Review: Exemplary Behaviour
- The winning film of DOK Leipzig's International Competition is an oddly original documentary about guilt, forgiveness and social justice, focusing on two inmates sentenced to life
Exemplary Behaviour [+see also:
film profile] has just won DOK Leipzig's International Competition (see the news). Its co-director, and the person who started the film, Audrius Mickevičius, passed away before it was finished, and he bequeathed it to philosopher Nerijus Milerius, who first served as script consultant, so that he could complete it. The starting point for the project was Mickevičius' own grief for his brother, who was killed by two men, and the confusing mass of emotions and ideas that came out of the murder, especially after one of the killers admitted full responsibility, was sentenced to ten years and was released after five for exemplary behaviour.

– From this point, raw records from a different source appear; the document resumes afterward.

`config.mk`:
```
export PLATFORM = sky130hd
export DESIGN_NAME = regfile_mp_sb
export DESIGN_NICKNAME = d
export VERILOG_FILES = /design/src/rtl/regfile_mp_sb_pkg.sv /design/src/rtl/regfile_mp_sb_scoreboard.sv /design/src/rtl/regfile_mp_sb.sv
export SDC_FILE = /design/constraint.sdc
export NUM_CORES = 2
export LEC_CHECK = 0
export ABC_AREA = 0
export CAP_MARGIN = 5
export CORE_MARGIN = 10
export CORE_UTILIZATION = 50
export CTS_BUF_LIST = sky130_fd_sc_hd__clkbuf_16
export DETAILED_ROUTE_END_ITERATION = 6
export PLACE_DENSITY = 0.66
export SLEW_MARGIN = 20
export SYNTH_ARGS = -nofsm -noshare
export SYNTH_HDL_FRONTEND = slang
export SYNTH_SLANG_ARGS = --single-unit
```
`constraint.sdc`:
```
create_clock -name clk -period 13.2 [get_ports clk]
set_input_delay 2.64 -clock clk [delete_from_list [all_inputs] [get_ports clk]]
set_output_delay 2.64 -clock clk [all_outputs]
set_load 0.005 [all_outputs]
```
`src/rtl/regfile_mp_sb_pkg.sv`:
```
// regfile_mp_sb_pkg: shared constants for the register file and its scoreboard
//   ZeroWord    value returned for x0, disabled reads and during reset
//   RegAddrx0   address of the hard-wired zero register
//   WriteEnable active level of we_i bits
//   ReadEnable  active level of re_i bits
package regfile_mp_sb_pkg;
    localparam logic [31:0] ZeroWord    = 32'h0000_0000;
    localparam logic [4:0]  RegAddrx0   = 5'd0;
    localparam logic        WriteEnable = 1'b1;
    localparam logic        ReadEnable  = 1'b1;
endpackage

```
`src/rtl/regfile_mp_sb_scoreboard.sv`:
```
// regfile_mp_sb_scoreboard: write-pending busy vector with popcount
//   clk, rst      clock, synchronous active-high reset
//   issue_i       set busy for issue_addr_i (ignored for x0)
//   issue_addr_i  destination being issued
//   flush_i       clear every busy bit, overrides issue and writeback
//   clr_i         per-register writeback clear, entries 1..DEPTH-1
//   busy_o        registered busy vector, bit 0 always 0
//   busy_cnt_o    number of busy registers, forced to 0 while rst is high
module regfile_mp_sb_scoreboard #(
    parameter int ADDR_W = 5
) (
    input  logic                 clk,
    input  logic                 rst,
    input  logic                 issue_i,
    input  logic [ADDR_W-1:0]    issue_addr_i,
    input  logic                 flush_i,
    input  logic [2**ADDR_W-1:1] clr_i,
    output logic [2**ADDR_W-1:0] busy_o,
    output logic [ADDR_W:0]      busy_cnt_o
);
    import regfile_mp_sb_pkg::*;

    localparam int DEPTH = 2**ADDR_W;

    logic [DEPTH-1:0] busy_q, busy_d;
    logic [ADDR_W:0]  cnt;

    // issue beats a same-cycle writeback so a new producer is never lost
    always_comb begin
        busy_d = '0;
        for (int i = 1; i < DEPTH; i++)
            busy_d[i] = flush_i ? 1'b0 :
                        (issue_i && issue_addr_i == ADDR_W'(i)) ? 1'b1 :
                        clr_i[i] ? 1'b0 : busy_q[i];
    end

    always_ff @(posedge clk)
        if (rst)
            busy_q <= '0;
        else
            busy_q <= busy_d;

    always_comb begin
        cnt = '0;
        for (int i = 1; i < DEPTH; i++)
            cnt = cnt + (ADDR_W+1)'(busy_q[i]);
    end

    assign busy_o     = busy_q;
    assign busy_cnt_o = rst ? '0 : cnt;
endmodule

```
`src/rtl/regfile_mp_sb.sv`:
```
// regfile_mp_sb: multi-port register file with write bypass and busy scoreboard
//   clk, rst      clock, synchronous active-high reset
//   we_i/waddr_i/wdata_i  NUM_WR write ports, port w at [w*W +: W]
//   re_i/raddr_i  NUM_RD read ports
//   rdata_o       combinational read data, bypassed from same-cycle writes
//   rbusy_o       source has an outstanding producer
//   issue_i/issue_addr_i  mark destination pending
//   flush_i       clear all busy bits
//   busy_cnt_o    number of busy registers
module regfile_mp_sb #(
    parameter int               DATA_W  = 32,
    parameter int               ADDR_W  = 5,
    parameter int               NUM_RD  = 2,
    parameter int               NUM_WR  = 1,
    parameter int               SP_IDX  = 2,
    parameter logic [DATA_W-1:0] SP_INIT = 32'h0000fff0
) (
    input  logic                     clk,
    input  logic                     rst,
    input  logic [NUM_WR-1:0]        we_i,
    input  logic [NUM_WR*ADDR_W-1:0] waddr_i,
    input  logic [NUM_WR*DATA_W-1:0] wdata_i,
    input  logic [NUM_RD-1:0]        re_i,
    input  logic [NUM_RD*ADDR_W-1:0] raddr_i,
    output logic [NUM_RD*DATA_W-1:0] rdata_o,
    output logic [NUM_RD-1:0]        rbusy_o,
    input  logic                     issue_i,
    input  logic [ADDR_W-1:0]        issue_addr_i,
    input  logic                     flush_i,
    output logic [ADDR_W:0]          busy_cnt_o
);
    import regfile_mp_sb_pkg::*;

    localparam int DEPTH = 2**ADDR_W;

    logic [DATA_W-1:0] regs [DEPTH];
    logic [DEPTH-1:0]  busy;
    logic [DEPTH-1:1]  clr;

    // port order gives the higher write port the last word on a shared address
    always_ff @(posedge clk)
        if (rst) begin
            for (int i = 0; i < DEPTH; i++)
                regs[i] <= (i == SP_IDX) ? SP_INIT : DATA_W'(ZeroWord);
        end else begin
            for (int w = 0; w < NUM_WR; w++)
                if (we_i[w] == WriteEnable && waddr_i[w*ADDR_W +: ADDR_W] != ADDR_W'(RegAddrx0))
                    regs[waddr_i[w*ADDR_W +: ADDR_W]] <= wdata_i[w*DATA_W +: DATA_W];
        end

    always_comb begin
        clr = '0;
        for (int i = 1; i < DEPTH; i++)
            for (int w = 0; w < NUM_WR; w++)
                clr[i] = clr[i] | (we_i[w] == WriteEnable && waddr_i[w*ADDR_W +: ADDR_W] == ADDR_W'(i));
    end

    regfile_mp_sb_scoreboard #(.ADDR_W(ADDR_W)) u_sb (
        .clk          (clk),
        .rst          (rst),
        .issue_i      (issue_i),
        .issue_addr_i (issue_addr_i),
        .flush_i      (flush_i),
        .clr_i        (clr),
        .busy_o       (busy),
        .busy_cnt_o   (busy_cnt_o)
    );

    genvar r;
    for (r = 0; r < NUM_RD; r++) begin : g_rd
        logic [ADDR_W-1:0] a;
        logic              hit;
        logic [DATA_W-1:0] byp;
        logic              off;
        assign a   = raddr_i[r*ADDR_W +: ADDR_W];
        assign off = rst || re_i[r] != ReadEnable || a == ADDR_W'(RegAddrx0);
        always_comb begin
            hit = 1'b0;
            byp = DATA_W'(ZeroWord);
            for (int w = 0; w < NUM_WR; w++)
                if (we_i[w] == WriteEnable && waddr_i[w*ADDR_W +: ADDR_W] == a) begin
                    hit = 1'b1;
                    byp = wdata_i[w*DATA_W +: DATA_W];
                end
        end
        // a writeback landing this cycle resolves the hazard, so no stall
        assign rdata_o[r*DATA_W +: DATA_W] = off ? DATA_W'(ZeroWord) : hit ? byp : regs[a];
        assign rbusy_o[r] = !off && busy[a] && !hit;
    end
endmodule

```
# == After elaboration in Yosys (flattened, before gate mapping) ==
# Memory sizes are Yosys's and may differ from the RTL's.
# Index checks and enable logic that the tools add are counted.
# word_totals
ff_bits,32
ram_bits,1024
in_bits,59
out_inout_bits,72
word_cells,327
mem_count,1
# mem_list
name,depth,width,rd,rd_clocked_by_memory_dff,wr,line,rtl
regs,32,32,2,0,32,regfile_mp_sb.sv:36,logic [DATA_W-1:0] regs [DEPTH];
# op_classes
n_addsub,30
magnitude_cmp,2
eq_ne,64
mux,83
n_bitwise,2
reduce_logical,113
# op_table
cell,count
2-to-1 mux 32 bit,7
adder 6 x 1 -> 6 bit,29
equality test 5 bit (second input constant),32
equality test 5 x 4 -> 1 bit (second input constant),16
2-to-1 mux 1 bit,72
logical AND 1 bit,69
nonzero test 2 bit,31
equality test 5 x 3 -> 1 bit (second input constant),8
OR reduction 32 bit,1
equality test 5 x 2 -> 1 bit (second input constant),4
< comparator 5 x 6 -> 1 bit (second input constant),2
binary-select mux 1 bit (select 5 bit),2
equality test 5 x 1 -> 1 bit (second input constant),2
equality test 5 bit,2
zero test 5 bit,2
2-to-1 mux 6 bit,1
2-to-1 mux 5 bit,1
nonzero test 5 bit,1
zero test 1 bit,4
logical OR 1 bit,4
adder 1 x 1 -> 2 bit,1
inverter 1 bit,2
OR reduction 2 bit,1

# == Logic depth before layout (Yosys ltp) ==
# logic_depth
depth_word,31
ltp_mapped,17
depth_no_buf,17

# == Hierarchy ==
# From an unflattened synthesis, not the netlist that was laid out.
# hier_totals
cells_unflattened,4028
hier_area_um2,57774.2
# by_module_without_submodules
module,n_inst,cells_per_inst,area_each_um2,seq_area_each_um2
regfile_mp_sb,1,3803,55640.9,30749.5
regfile_mp_sb_scoreboard,1,225,2133.3,620.6

# == Worst setup path after synthesis ==
# Ideal clock, no wire load.
# synth_timing
kind,reg2out
from,reg u_sb.busy_q[1] (netlist: u_sb.busy_o[1])
to,out busy_cnt_o[4]
arrival_time_ns,4.593
required_ns,10.560
slack_ns,5.967
path_stages_with_launch,16
n_path_buf,0
path_cell_list,dfxtp_1 -> ha_1 -> inv_1 -> fa_1 -> fa_1 -> fa_1 -> fa_1 -> fa_1 -> fa_1 -> inv_1 -> ha_1 -> fa_1 -> a21o_1 -> a21oi_1 -> xor2_1 -> nor2_1
# synth_between
elab_chain_cells,31
# synth_rtl
item,line,rtl
"start, declared",regfile_mp_sb_scoreboard.sv:25,"logic [DEPTH-1:0] busy_q, busy_d;"
"start signal, assigned",regfile_mp_sb_scoreboard.sv:41,busy_q <= busy_d;
adder 1 x 1 -> 2 bit,regfile_mp_sb_scoreboard.sv:46,cnt = cnt + (ADDR_W+1)'(busy_q[i]);
adder 6 x 1 -> 6 bit (29 in series),regfile_mp_sb_scoreboard.sv:46,
2-to-1 mux 6 bit,regfile_mp_sb_scoreboard.sv:50,assign busy_cnt_o = rst ? '0 : cnt;
"end, declared",regfile_mp_sb.sv:30,output logic [ADDR_W:0] busy_cnt_o
# No other way between the ends.

# == Final worst setup path ==
# layout_timing
from,in raddr_i[7]
to,out rdata_o[35]
# layout_between
elab_chain_cells,5
word_cells_on_any_way,9
classes_between,eq/ne (1); mux (4); reduce/logical (3); memory (1)
# layout_rtl
item,line,rtl
"start, declared",regfile_mp_sb.sv:24,"input logic [NUM_RD*ADDR_W-1:0] raddr_i,"
branches (longest 4 deep; another with memory (32 x 32 bit)),n/a,
2-to-1 mux 32 bit *,regfile_mp_sb.sv:87,assign rdata_o[r*DATA_W +: DATA_W] = off ? DATA_W'(ZeroWord) : hit ? byp : regs[a];
"end, declared",regfile_mp_sb.sv:25,"output logic [NUM_RD*DATA_W-1:0] rdata_o,"
# Every way passes the cells marked *.

==> impl_metrics.csv <==
group,metric,value,unit
timing,fin_crit,9.24,ns
setup_path,arrival,6.60,ns
logic_synthesis,synth_xor_area_share,0.181,%
cts,hold_buffers,0,
die,initial_utilization,50.5,%
setup_path,start_kind,"primary input",
setup_path,timing.critical_path.buf_inv,3,
run,maxCapViolCount,0,
timing,min_period_over_period,70.0,%
grt,antenna_found_initial,13,
cts,cts_tree,"yes",
cells_and_area,syn_to_final_growth,10.7,%
cts,htreeDepth,3,
logic_synthesis,synth_cells,4083,
logic_synthesis,synthFlopType,"edfxtp_1",
placed_design,gp_congestion,0.921,
detailed_routing,vias,38200,
setup_path,crit_path_end_kind,"output pin",
cts,clock_path_buffers,3,
cells_and_area,nets,4159,
setup_path,crit_path_max_incr_delay,0.90,ns
timing,rsz0062_at_grt,"no",
logic_synthesis,syn_area_per_cell,14.2,µm²
timing,timing.fmax,108,MHz
die,die-width,360,µm
placed_design,place_ws,4.13,ns
setup_path,path_class,"primary input to output pin",
logic_synthesis,syn_area,57900,µm²
cells_and_area,drive_gt1_share,20.1,%
timing,setup_viol,0,
logic_synthesis,synth_edf_count,1024,
detailed_routing,first_pass_iters,5,
grt,gr-usage-all-layers,29.6,%
detailed_routing,highest_layer,"met5",
timing,setup_tns,0,ns
cells_and_area,final_cell_count_no_fill,5682,
grt,grt_max_degree,130,
logic_synthesis,synth.distinct_cells,63,
cts,cts_resized,0,
timing,fin_ws,3.96,ns
cts,clk_pin_slew_worst_paths,0.06,ns
logic_synthesis,synth-simple-area-share,14.4,%
logic_synthesis,synthAdderAreaFrac,0.989,%
placed_design,dpl-instance-area,60500,µm²
logic_synthesis,ys_ff_latch,1055,
timing,maxSlewHeadroom,22.6,%
logic_synthesis,synth-compound-area-share,4.96,%
cells_and_area,final_cell_area,64100,µm²
cells_and_area,final_cell_mix,"edfxtp_1 (1024), and2_1 (1005), mux4_2 (442), mux2i_1 (234), buf_4 (129)",
status,status,"completed",
cells_and_area,final_core_util,55.9,%
detailed_routing,drt-initial-drc-count,5816,
logic_synthesis,ys_warn_count,0,
die,dieArea,130000,µm²
min_path,hp-class,"register to register",
power,power_leakage,22.3,nW
die,placementRows,124,
grt,grt_pass1_wl,280000,µm
cells_and_area,nFillCells,9090,
die,ios,131,
detailed_routing,drc,0,
logic_synthesis,muxShareOfSynthArea,21.6,%
detailed_routing,met2_length,90100,µm
detailed_routing,routed_wl,196000,µm
cts,post_cts_buffers,0,
detailed_routing,vias_per_cell,6.72,
setup_path,critPathMaxFanout,49,
placed_design,dp_hpwl,117000,µm
logic_synthesis,async_flop_share,0,%
timing,finalClockSkew,0,ns
detailed_routing,drt-met1-wl,72800,µm
cells_and_area,final_common_cell,"edfxtp_1",
detailed_routing,routed-wl-met3,22800,µm
setup_path,cp_top_family,"simple AND/OR/NAND/NOR gates",
detailed_routing,antenna_left,0,
die,die_h,360,µm
placed_design,io_buffers,130,
grt,grt_overflow,0,
setup_path,critical_path_required,10.56,ns
logic_synthesis,synth_top_family_by_area,"multiplexers",
timing,worst_pin_slew,1.16,ns
cts,root_buffer,"clkbuf_16",
placed_design,placedCellCount,5464,
timing,hold_viol,0,
setup_path,slowest_stage,"nor4_1",
cts,clock_latency,0.70,ns
setup_path,path_cells,"buf_6, buf_4, or3_2, o22a_1, nand4_1, nor4_1, o21a_1, clkdlybuf4s50_1",
cts,clock-sinks,1055,
detailed_routing,routedWlPerCell,34.6,µm
logic_synthesis,ys_seq_area_share,54.2,%
power,max-vdd-ir-drop,0.112,mV
grt,grt_pass1_vias,38100,
power,power-per-cell-area,125,nW/µm²
cts,cts_buffers,114,
timing,final_max_slew_viol_count,0,
die,core,115000,µm²
state kept, by name (all words and copies together), names as in the netlist:
signal	cells
u_sb.busy_o	31
regs	1024
area by class of cell:
type / instances / area [µm²] / area share, %
Timing Repair Buffer: 262 / 2350 / 3.67
Sequential cell: 1055 / 31400 / 48.9
Multi-Input combinational cell: 2590 / 24800 / 38.6
Tap cell: 1512 / 1890 / 2.95
Clock buffer: 118 / 2950 / 4.61
Inverter: 45 / 169 / 0.264
Antenna cell: 6 / 15.0 / 0.0234
Clock inverter: 94 / 601 / 0.937
stage by stage:
step / hold WS [ns] / power (mW)
global placement: 0.489 / 4.95
detailed placement: 0.504 / 4.96
global route: 0.531 / 8.20
CTS: 0.513 / 8.01
floorplan: 0.473 / 4.57
finish: 0.513 / 8.01
where the power goes:
part	internal [mW]	switching (mW)
combinational	0.395	0.575
sequential	3.85	0.0895
clock	1.72	1.38
total	5.97	2.04
routing by layer:
layer / GRT usage [%] / vias to the layer above
met1: 39.1 / 19500
met4: 14.4 / 6
li1: - / 15500
met2: 45.8 / 2738
met3: 7.16 / 526
met5: 0 / -
final timing paths:
path	startpoint	end	slack (ns)	depth (start not counted)
worst max-delay path	raddr_i[7]	rdata_o[35]	3.96	8
worst min-delay path	u_sb.busy_o[5]$_SDFFE_PP0P_	u_sb.busy_o[5]$_SDFFE_PP0P_	0.51	2
worst max register to register	u_sb.busy_o[10]$_SDFFE_PP0P_	u_sb.busy_o[10]$_SDFFE_PP0P_	12.42	2
worst min register to register	u_sb.busy_o[5]$_SDFFE_PP0P_	u_sb.busy_o[5]$_SDFFE_PP0P_	0.51	2
cells in the mapped netlist (all sizes together) (2+ instances only):
cell | count | share of area [%]
edfxtp | 1024 | 53
and2 | 1005 | 11
mux4 | 442 | 17
clkbuf | 265 | 1.7
mux2i | 234 | 4.0
buf | 159 | 1.7
nand2 | 112 | 0.73
o21ai | 65 | 0.56
a22oi | 61 | 0.79
nor2 | 60 | 0.39
o22ai | 50 | 0.54
inv | 44 | 0.29
nand2b | 43 | 0.46
a31oi | 36 | 0.39
a21oi | 33 | 0.29
nand3 | 32 | 0.28
nor3 | 32 | 0.29
a211oi | 31 | 0.41
a22o | 31 | 0.47
dfxtp | 31 | 1.1
or2 | 30 | 0.32
a2bb2oi | 29 | 0.44
fa | 23 | 0.79
nand4 | 23 | 0.25
nor4 | 22 | 0.25
o21a | 21 | 0.27
o22a | 21 | 0.32
mux2 | 19 | 0.37
nor2b | 17 | 0.18
or3 | 14 | 0.15
a221oi | 12 | 0.18
a32oi | 10 | 0.15
ha | 9 | 0.19
xnor2 | 7 | 0.11
nor3b | 5 | 0.065
xor2 | 5 | 0.076
a21o | 3 | 0.039
nand3b | 3 | 0.039
and3b | 2 | 0.030
and4bb | 2 | 0.043
nor4b | 2 | 0.041
o211ai | 2 | 0.026
worst min-delay path, cell delays in order (launching register included):
cell and delay, ns:
dfxtp_1 0.33, o21ai_0 0.08, a21oi_1 0.06
kinds of logic after synthesis:
| kind of cell | count (synthesis) |
|---|---|
| and+or+nand+nor | 1408 |
| DFF | 1055 |
| muxes | 695 |
| buffers and inverters | 469 |
| AOI/OAI and AO/OA | 411 |
| adders and majority gates | 32 |
| xor gates and xnor gates | 12 |
| other | 1 |
(Power assumes the default switching activity.)
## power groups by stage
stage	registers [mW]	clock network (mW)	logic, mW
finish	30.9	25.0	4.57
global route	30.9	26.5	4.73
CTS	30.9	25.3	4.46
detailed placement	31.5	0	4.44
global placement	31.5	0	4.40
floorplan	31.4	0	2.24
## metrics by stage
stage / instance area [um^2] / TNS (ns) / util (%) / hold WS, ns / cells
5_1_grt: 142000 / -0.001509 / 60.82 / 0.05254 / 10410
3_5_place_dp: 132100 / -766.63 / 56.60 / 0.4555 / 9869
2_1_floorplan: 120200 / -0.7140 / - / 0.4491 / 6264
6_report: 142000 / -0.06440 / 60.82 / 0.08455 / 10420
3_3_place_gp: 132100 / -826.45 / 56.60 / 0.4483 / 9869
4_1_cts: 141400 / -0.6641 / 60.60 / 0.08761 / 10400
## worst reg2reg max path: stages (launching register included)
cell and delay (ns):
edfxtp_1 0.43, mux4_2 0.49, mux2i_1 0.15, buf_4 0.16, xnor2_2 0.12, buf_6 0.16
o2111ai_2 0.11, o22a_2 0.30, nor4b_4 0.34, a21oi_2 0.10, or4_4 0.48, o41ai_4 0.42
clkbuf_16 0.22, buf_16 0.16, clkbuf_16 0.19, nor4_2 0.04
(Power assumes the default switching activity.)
File: src/rtl/ripple_acc_pkg.sv
// Shared types and defaults for the ripple accumulator: FSM state encoding,
// default widths and a single-bit full-adder helper used by the adder slice.
package ripple_acc_pkg;

  localparam int WIDTH_DEF   = 3;
  localparam int COUNT_W_DEF = 4;

  typedef enum logic [1:0] {
    ST_IDLE = 2'd0,
    ST_ACC  = 2'd1,
    ST_DONE = 2'd2
  } acc_state_e;

  // Returns {carry_out, sum} of a single full-adder cell.
  function automatic logic [1:0] full_add(input logic a, input logic b, input logic c);
    logic s;
    logic co;
    s  = a ^ b ^ c;
    co = (a & b) | (c & (a ^ b));
    return {co, s};
  endfunction

endpackage

File: src/rtl/rca_nbit.sv
// Parameterised combinational ripple-carry adder: a WIDTH-long chain of
// full-adder cells with explicit carry-in and carry-out.
module rca_nbit
  import ripple_acc_pkg::*;
#(
  parameter int WIDTH = WIDTH_DEF
) (
  input  logic [WIDTH-1:0] a,
  input  logic [WIDTH-1:0] b,
  input  logic             cin,
  output logic [WIDTH-1:0] sum,
  output logic             cout
);

  logic [WIDTH:0] carry_s;

  assign carry_s[0] = cin;

  for (genvar i = 0; i < WIDTH; i++) begin : g_cell
    logic [1:0] cell_s;
    assign cell_s       = full_add(a[i], b[i], carry_s[i]);
    assign sum[i]       = cell_s[0];
    assign carry_s[i+1] = cell_s[1];
  end

  assign cout = carry_s[WIDTH];

endmodule

File: src/rtl/ripple_accumulator.sv
// Packet accumulator: sums valid/ready operand beats up to in_last and offers
// sum, sticky carry and saturating beat count. ACC_SATURATE_EN clamps the sum.
module ripple_accumulator
  import ripple_acc_pkg::*;
#(
  parameter int WIDTH   = WIDTH_DEF,
  parameter int COUNT_W = COUNT_W_DEF
) (
  input  logic               clk,
  input  logic               rst_n,
  input  logic               in_valid,
  output logic               in_ready,
  input  logic [WIDTH-1:0]   in_data,
  input  logic               in_last,
  output logic               out_valid,
  input  logic               out_ready,
  output logic [WIDTH-1:0]   out_sum,
  output logic               out_carry,
  output logic [COUNT_W-1:0] out_count
);

  localparam logic [COUNT_W-1:0] COUNT_MAX = {COUNT_W{1'b1}};
  localparam logic [COUNT_W-1:0] COUNT_ONE = {{(COUNT_W-1){1'b0}}, 1'b1};

  acc_state_e         state_r;
  acc_state_e         next_state_s;
  logic               in_ready_r;
  logic               out_valid_r;
  logic               in_ready_next_s;
  logic               out_valid_next_s;
  logic [WIDTH-1:0]   acc_r;
  logic               carry_r;
  logic [COUNT_W-1:0] count_r;
  logic [WIDTH-1:0]   sum_s;
  logic               cout_s;
  logic [WIDTH-1:0]   acc_next_s;
  logic [COUNT_W-1:0] count_next_s;
  logic               beat_fire_s;
  logic               result_fire_s;

  assign beat_fire_s   = in_valid & in_ready_r;
  assign result_fire_s = out_valid_r & out_ready;

  rca_nbit #(
    .WIDTH (WIDTH)
  ) u_rca (
    .a    (acc_r),
    .b    (in_data),
    .cin  (1'b0),
    .sum  (sum_s),
    .cout (cout_s)
  );

  // State register plus the handshake flags decoded from the next state.
  always_ff @(posedge clk or negedge rst_n) begin
    if (!rst_n) begin
      state_r     <= ST_IDLE;
      in_ready_r  <= 1'b1;
      out_valid_r <= 1'b0;
    end else begin
      state_r     <= next_state_s;
      in_ready_r  <= in_ready_next_s;
      out_valid_r <= out_valid_next_s;
    end
  end

  // Next-state logic for the packet FSM.
  always_comb begin
    next_state_s = state_r;
    case (state_r)
      ST_IDLE, ST_ACC: begin
        if (beat_fire_s) begin
          next_state_s = in_last ? ST_DONE : ST_ACC;
        end else begin
          next_state_s = state_r;
        end
      end
      ST_DONE: begin
        if (result_fire_s) begin
          next_state_s = ST_IDLE;
        end else begin
          next_state_s = ST_DONE;
        end
      end
      default: next_state_s = ST_IDLE;
    endcase
  end

  // Handshake decode; flags are registered, so they depend on state only.
  always_comb begin
    in_ready_next_s  = 1'b0;
    out_valid_next_s = 1'b0;
    case (next_state_s)
      ST_IDLE, ST_ACC: begin
        in_ready_next_s  = 1'b1;
        out_valid_next_s = 1'b0;
      end
      ST_DONE: begin
        in_ready_next_s  = 1'b0;
        out_valid_next_s = 1'b1;
      end
      default: begin
        in_ready_next_s  = 1'b0;
        out_valid_next_s = 1'b0;
      end
    endcase
  end

  // Next accumulator value: plain wrap or clamp to all-ones once carried.
  always_comb begin
    acc_next_s = sum_s;
`ifdef ACC_SATURATE_EN
    if (carry_r | cout_s) begin
      acc_next_s = {WIDTH{1'b1}};
    end else begin
      acc_next_s = sum_s;
    end
`else
    acc_next_s = sum_s;
`endif
  end

  // Beat counter increments but holds once it reaches all-ones.
  always_comb begin
    count_next_s = count_r;
    if (count_r == COUNT_MAX) begin
      count_next_s = count_r;
    end else begin
      count_next_s = count_r + COUNT_ONE;
    end
  end

  // Datapath registers; the result handshake clears them for the next packet.
  always_ff @(posedge clk or negedge rst_n) begin
    if (!rst_n) begin
      acc_r   <= {WIDTH{1'b0}};
      carry_r <= 1'b0;
      count_r <= {COUNT_W{1'b0}};
    end else if (result_fire_s) begin
      acc_r   <= {WIDTH{1'b0}};
      carry_r <= 1'b0;
      count_r <= {COUNT_W{1'b0}};
    end else if (beat_fire_s) begin
      acc_r   <= acc_next_s;
      carry_r <= carry_r | cout_s;
      count_r <= count_next_s;
    end else begin
      acc_r   <= acc_r;
      carry_r <= carry_r;
      count_r <= count_r;
    end
  end

  assign in_ready  = in_ready_r;
  assign out_valid = out_valid_r;
  assign out_sum   = acc_r;
  assign out_carry = carry_r;
  assign out_count = count_r;

endmodule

The film opens with Mickevičius' voice-over describing these facts, and we get to see the horrible photo of his brother's obliterated face, which helps us relate to his anger. The director's hypnotic voice drifts in and out throughout the film, as we are privy to his various philosophical and poetic reflections on his conflicting feelings, sometimes accompanied by footage of him talking to the film crew or prison staff.
Soon, we meet two prisoners sentenced to life in Lukiškės Prison, Rimas Alekna and Rolandas Čerapokas. In one of the film's several mesmerising scenes, the camera of Valdas Jarutis and Audrius Kemežys follows Rolandas, starting with a shot of him smiling behind the window in the door of his cell, and pulling back as a guard opens the door and brings him out through the prison corridors, through the yard and into the carpentry workshop, where we find Rimas skilfully completing yet another model of a motorcycle.
Rolandas and Rimas tell us about their emotions and experiences, while French philosopher Bernard Stiegler, a former prisoner himself, provides ideas that range from the insightful to the oddly obvious. His musings on the toxicity of guilt would fall into the former category, while the latter includes his thoughts on the transformative experiences of many inmates versus the aspect of prison as “crime school” for young criminals or, bafflingly, the ethics of letting offenders acquire skills such as carpentry.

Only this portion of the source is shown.